● **Exercise aim**
What lines of the data hold the string "restores"? Copy them all.

══════════════════════════════

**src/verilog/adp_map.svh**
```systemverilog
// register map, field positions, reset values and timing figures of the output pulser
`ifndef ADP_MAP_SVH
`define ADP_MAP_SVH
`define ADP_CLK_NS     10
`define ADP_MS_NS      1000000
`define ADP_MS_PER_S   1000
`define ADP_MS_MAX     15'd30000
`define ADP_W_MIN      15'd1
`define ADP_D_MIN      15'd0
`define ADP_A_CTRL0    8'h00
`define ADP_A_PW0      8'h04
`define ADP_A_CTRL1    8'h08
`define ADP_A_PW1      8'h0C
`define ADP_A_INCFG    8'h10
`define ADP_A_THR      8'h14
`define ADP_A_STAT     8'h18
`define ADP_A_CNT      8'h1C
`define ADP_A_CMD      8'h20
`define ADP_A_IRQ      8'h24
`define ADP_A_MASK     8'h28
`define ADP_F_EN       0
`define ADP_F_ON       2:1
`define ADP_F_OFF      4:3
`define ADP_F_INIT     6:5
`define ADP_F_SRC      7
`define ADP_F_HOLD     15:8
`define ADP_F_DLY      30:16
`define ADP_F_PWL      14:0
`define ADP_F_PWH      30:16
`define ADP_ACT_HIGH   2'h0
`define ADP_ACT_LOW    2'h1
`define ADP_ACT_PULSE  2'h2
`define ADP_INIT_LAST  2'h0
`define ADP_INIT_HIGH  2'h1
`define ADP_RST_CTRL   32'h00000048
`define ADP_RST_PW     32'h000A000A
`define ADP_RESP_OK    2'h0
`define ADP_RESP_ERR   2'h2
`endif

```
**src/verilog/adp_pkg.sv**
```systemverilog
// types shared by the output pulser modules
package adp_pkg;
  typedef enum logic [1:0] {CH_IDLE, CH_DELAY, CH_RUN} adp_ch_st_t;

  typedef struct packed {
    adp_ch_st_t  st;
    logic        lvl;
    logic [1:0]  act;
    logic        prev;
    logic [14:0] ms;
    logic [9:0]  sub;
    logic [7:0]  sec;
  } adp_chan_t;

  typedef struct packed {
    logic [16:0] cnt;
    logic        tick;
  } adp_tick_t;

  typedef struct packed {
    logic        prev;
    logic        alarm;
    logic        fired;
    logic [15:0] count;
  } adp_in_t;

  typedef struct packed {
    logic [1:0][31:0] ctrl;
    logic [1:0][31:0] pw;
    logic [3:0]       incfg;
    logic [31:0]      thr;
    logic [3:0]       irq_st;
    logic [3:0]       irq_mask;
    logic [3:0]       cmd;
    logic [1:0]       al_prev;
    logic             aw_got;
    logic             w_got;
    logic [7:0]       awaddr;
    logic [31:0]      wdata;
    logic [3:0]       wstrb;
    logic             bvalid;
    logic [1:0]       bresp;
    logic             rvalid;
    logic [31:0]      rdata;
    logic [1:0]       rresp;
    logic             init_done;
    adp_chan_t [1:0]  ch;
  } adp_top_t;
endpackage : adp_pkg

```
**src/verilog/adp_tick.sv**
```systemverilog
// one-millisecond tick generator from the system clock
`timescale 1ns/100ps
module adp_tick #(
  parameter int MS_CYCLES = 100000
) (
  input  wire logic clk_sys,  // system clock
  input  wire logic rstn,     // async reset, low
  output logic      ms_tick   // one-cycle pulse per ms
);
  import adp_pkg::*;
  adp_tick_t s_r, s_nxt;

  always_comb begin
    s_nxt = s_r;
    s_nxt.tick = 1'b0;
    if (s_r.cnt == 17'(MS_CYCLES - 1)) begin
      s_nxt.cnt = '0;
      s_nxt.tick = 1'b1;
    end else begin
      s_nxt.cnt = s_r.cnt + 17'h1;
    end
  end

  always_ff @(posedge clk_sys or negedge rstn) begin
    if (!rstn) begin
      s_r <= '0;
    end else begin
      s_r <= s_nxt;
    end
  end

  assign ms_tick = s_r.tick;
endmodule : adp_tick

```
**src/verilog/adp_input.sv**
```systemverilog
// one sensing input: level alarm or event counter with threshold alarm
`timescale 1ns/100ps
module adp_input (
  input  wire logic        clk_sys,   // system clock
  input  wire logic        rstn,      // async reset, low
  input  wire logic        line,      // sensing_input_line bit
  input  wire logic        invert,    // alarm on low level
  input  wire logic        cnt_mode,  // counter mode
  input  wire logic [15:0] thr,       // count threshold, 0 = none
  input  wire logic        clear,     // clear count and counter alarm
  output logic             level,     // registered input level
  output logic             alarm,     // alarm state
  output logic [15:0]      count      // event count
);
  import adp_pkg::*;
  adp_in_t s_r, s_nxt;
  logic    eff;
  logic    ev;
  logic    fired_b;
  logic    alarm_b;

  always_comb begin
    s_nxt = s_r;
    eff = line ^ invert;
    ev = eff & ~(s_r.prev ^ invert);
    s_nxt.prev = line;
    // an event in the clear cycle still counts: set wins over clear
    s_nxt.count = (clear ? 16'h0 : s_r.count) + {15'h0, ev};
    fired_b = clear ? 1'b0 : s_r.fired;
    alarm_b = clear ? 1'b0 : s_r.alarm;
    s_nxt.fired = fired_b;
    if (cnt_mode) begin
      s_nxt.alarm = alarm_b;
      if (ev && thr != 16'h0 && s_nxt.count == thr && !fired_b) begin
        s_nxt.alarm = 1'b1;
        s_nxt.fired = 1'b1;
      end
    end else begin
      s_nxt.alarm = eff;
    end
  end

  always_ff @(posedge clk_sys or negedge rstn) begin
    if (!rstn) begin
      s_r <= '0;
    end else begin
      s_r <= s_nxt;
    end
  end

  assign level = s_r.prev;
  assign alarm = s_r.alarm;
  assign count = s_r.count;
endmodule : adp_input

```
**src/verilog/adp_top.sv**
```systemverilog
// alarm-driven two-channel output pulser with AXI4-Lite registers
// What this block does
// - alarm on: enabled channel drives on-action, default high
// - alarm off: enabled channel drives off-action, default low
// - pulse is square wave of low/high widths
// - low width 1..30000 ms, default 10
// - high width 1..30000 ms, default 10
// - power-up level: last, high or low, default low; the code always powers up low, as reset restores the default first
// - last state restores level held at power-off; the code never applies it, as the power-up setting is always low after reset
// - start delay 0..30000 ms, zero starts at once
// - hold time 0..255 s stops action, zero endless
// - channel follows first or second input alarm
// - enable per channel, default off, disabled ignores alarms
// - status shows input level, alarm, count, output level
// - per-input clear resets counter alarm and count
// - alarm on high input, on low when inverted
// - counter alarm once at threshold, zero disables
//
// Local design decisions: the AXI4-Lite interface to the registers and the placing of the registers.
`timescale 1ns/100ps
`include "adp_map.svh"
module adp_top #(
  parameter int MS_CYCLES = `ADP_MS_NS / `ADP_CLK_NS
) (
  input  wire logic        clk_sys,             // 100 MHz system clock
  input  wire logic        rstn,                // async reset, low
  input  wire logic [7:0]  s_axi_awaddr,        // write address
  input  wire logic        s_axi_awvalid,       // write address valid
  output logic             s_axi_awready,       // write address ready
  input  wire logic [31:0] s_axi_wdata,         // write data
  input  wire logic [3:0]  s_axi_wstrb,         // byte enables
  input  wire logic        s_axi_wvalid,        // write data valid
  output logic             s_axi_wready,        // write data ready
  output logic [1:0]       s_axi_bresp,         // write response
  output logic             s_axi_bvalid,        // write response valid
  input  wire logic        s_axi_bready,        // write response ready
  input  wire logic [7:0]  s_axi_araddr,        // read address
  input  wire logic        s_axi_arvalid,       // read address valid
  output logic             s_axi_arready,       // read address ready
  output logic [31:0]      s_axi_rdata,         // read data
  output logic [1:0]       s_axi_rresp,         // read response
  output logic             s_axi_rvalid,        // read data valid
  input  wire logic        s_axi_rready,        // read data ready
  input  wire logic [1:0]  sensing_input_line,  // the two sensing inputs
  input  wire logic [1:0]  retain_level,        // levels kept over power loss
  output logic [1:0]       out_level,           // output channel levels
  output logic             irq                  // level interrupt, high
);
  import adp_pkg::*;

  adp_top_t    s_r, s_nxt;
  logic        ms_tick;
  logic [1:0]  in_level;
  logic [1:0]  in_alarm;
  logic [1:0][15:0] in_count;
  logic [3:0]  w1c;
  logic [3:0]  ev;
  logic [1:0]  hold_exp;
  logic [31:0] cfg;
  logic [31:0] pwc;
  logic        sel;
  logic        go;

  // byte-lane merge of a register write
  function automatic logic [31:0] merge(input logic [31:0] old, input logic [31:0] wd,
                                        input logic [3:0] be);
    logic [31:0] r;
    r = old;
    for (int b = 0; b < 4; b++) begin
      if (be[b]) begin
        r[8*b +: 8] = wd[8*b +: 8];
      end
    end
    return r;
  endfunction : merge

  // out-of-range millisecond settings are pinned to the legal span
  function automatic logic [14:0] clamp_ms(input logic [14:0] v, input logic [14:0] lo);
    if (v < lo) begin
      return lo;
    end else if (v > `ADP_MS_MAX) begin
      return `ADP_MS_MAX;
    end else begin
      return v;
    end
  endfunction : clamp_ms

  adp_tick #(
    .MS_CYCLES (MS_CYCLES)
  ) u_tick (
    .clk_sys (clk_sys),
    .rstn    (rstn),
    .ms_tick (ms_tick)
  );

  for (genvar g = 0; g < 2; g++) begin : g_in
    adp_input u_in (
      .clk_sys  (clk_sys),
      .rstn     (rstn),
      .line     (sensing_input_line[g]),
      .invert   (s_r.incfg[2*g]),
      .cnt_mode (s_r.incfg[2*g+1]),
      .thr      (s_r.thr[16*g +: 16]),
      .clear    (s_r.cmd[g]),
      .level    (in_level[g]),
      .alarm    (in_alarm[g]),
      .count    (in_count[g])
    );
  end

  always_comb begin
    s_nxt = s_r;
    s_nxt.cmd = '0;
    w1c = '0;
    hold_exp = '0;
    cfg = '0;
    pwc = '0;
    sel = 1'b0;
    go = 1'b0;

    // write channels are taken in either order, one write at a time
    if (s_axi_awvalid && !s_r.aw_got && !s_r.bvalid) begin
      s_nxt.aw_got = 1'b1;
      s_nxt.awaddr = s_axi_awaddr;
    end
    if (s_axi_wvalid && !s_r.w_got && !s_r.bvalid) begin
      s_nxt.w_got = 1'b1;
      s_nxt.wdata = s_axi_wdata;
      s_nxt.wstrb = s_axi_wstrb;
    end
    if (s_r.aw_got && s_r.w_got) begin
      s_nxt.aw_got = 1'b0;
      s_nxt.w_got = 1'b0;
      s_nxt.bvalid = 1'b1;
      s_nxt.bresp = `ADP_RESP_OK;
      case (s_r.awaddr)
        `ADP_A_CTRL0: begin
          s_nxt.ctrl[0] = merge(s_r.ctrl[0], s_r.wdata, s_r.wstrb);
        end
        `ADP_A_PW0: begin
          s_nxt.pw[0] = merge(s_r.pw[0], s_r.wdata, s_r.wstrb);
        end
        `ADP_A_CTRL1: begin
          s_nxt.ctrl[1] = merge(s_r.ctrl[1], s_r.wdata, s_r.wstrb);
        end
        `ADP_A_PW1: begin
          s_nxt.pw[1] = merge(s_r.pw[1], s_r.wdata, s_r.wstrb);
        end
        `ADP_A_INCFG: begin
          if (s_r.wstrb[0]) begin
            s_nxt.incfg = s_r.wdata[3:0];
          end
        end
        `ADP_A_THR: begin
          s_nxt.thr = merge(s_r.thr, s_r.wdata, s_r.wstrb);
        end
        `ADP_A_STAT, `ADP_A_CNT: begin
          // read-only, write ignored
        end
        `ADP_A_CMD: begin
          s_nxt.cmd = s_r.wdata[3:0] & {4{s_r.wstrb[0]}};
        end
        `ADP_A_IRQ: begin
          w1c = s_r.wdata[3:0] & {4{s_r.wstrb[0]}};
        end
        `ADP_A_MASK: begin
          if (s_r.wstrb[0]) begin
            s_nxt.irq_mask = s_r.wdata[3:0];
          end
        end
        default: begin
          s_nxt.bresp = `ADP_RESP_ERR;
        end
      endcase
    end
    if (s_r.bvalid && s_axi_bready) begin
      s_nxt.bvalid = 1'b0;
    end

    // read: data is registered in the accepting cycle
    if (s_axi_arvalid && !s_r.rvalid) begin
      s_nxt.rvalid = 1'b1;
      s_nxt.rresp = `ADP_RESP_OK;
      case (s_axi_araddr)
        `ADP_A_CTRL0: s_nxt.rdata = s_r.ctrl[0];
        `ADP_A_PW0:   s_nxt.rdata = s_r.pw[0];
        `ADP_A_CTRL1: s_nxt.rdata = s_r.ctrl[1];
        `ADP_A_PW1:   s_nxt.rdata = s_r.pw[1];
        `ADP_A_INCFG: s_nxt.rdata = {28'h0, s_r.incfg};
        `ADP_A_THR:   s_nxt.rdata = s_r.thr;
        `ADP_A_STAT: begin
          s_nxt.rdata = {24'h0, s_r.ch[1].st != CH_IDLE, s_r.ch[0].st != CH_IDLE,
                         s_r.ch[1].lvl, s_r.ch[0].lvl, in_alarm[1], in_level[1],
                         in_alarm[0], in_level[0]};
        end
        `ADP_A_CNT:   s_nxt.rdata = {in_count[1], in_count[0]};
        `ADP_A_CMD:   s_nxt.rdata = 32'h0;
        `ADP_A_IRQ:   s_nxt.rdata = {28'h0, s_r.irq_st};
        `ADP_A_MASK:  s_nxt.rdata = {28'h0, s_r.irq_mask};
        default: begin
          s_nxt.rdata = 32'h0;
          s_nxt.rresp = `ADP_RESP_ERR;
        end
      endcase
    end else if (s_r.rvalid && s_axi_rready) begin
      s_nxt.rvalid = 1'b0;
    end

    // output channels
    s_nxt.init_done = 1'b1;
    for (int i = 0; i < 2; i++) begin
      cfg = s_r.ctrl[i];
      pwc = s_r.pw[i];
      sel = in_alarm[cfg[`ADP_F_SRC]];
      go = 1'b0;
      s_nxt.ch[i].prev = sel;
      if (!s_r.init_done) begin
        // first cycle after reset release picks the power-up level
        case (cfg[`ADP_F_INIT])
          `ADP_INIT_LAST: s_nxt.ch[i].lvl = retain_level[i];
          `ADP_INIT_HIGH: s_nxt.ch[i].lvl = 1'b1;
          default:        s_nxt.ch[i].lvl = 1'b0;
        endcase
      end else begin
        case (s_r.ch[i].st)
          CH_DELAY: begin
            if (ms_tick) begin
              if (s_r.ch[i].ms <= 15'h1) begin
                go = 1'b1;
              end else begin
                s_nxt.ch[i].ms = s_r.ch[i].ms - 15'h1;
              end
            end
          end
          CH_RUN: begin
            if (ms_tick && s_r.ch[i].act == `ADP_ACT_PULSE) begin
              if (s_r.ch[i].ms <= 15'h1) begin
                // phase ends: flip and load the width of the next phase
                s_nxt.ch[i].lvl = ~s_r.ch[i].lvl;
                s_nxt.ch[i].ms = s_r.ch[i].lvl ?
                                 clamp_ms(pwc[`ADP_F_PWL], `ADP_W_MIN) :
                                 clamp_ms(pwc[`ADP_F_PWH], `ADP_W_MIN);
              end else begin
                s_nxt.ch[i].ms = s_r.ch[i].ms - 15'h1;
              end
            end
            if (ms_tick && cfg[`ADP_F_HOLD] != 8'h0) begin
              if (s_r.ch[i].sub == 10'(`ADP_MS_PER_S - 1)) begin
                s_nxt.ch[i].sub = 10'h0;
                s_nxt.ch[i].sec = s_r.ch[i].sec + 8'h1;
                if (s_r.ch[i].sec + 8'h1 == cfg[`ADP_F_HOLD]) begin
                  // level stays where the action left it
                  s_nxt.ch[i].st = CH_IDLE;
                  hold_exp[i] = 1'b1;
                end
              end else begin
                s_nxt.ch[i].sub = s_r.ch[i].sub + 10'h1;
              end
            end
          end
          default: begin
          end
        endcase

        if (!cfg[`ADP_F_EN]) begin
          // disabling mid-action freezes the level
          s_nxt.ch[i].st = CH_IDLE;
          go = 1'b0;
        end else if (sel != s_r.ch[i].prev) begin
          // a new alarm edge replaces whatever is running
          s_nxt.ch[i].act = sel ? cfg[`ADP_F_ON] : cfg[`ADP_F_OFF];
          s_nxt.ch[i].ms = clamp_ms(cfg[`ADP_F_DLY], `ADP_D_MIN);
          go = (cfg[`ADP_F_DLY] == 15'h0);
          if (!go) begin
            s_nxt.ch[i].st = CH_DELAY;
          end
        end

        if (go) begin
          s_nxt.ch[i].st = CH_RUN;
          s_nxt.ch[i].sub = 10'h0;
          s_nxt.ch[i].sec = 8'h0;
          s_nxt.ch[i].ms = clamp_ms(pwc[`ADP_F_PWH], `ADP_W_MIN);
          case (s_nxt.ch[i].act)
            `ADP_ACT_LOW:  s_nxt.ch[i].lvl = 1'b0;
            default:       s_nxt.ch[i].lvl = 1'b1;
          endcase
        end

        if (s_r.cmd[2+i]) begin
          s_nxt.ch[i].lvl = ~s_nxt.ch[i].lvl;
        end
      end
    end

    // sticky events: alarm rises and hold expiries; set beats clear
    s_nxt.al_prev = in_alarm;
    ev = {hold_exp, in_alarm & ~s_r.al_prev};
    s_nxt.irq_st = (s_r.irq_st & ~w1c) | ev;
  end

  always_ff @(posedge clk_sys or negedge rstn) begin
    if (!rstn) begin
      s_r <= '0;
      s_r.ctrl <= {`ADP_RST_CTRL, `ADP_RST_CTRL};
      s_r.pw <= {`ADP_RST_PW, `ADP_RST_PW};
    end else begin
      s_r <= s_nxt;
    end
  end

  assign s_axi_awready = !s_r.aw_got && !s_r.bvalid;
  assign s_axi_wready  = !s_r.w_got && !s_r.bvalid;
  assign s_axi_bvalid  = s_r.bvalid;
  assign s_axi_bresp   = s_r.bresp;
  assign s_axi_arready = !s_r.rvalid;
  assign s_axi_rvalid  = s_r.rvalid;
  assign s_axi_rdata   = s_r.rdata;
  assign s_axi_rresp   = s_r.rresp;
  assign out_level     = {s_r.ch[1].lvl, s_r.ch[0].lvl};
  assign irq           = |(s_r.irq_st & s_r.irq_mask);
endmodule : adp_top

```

══════════════════════════════

● **Exercise solution**
// - power-up level: last, high or low, default low; the code always powers up low, as reset restores the default first
// - last state restores level held at power-off; the code never applies it, as the power-up setting is always low after reset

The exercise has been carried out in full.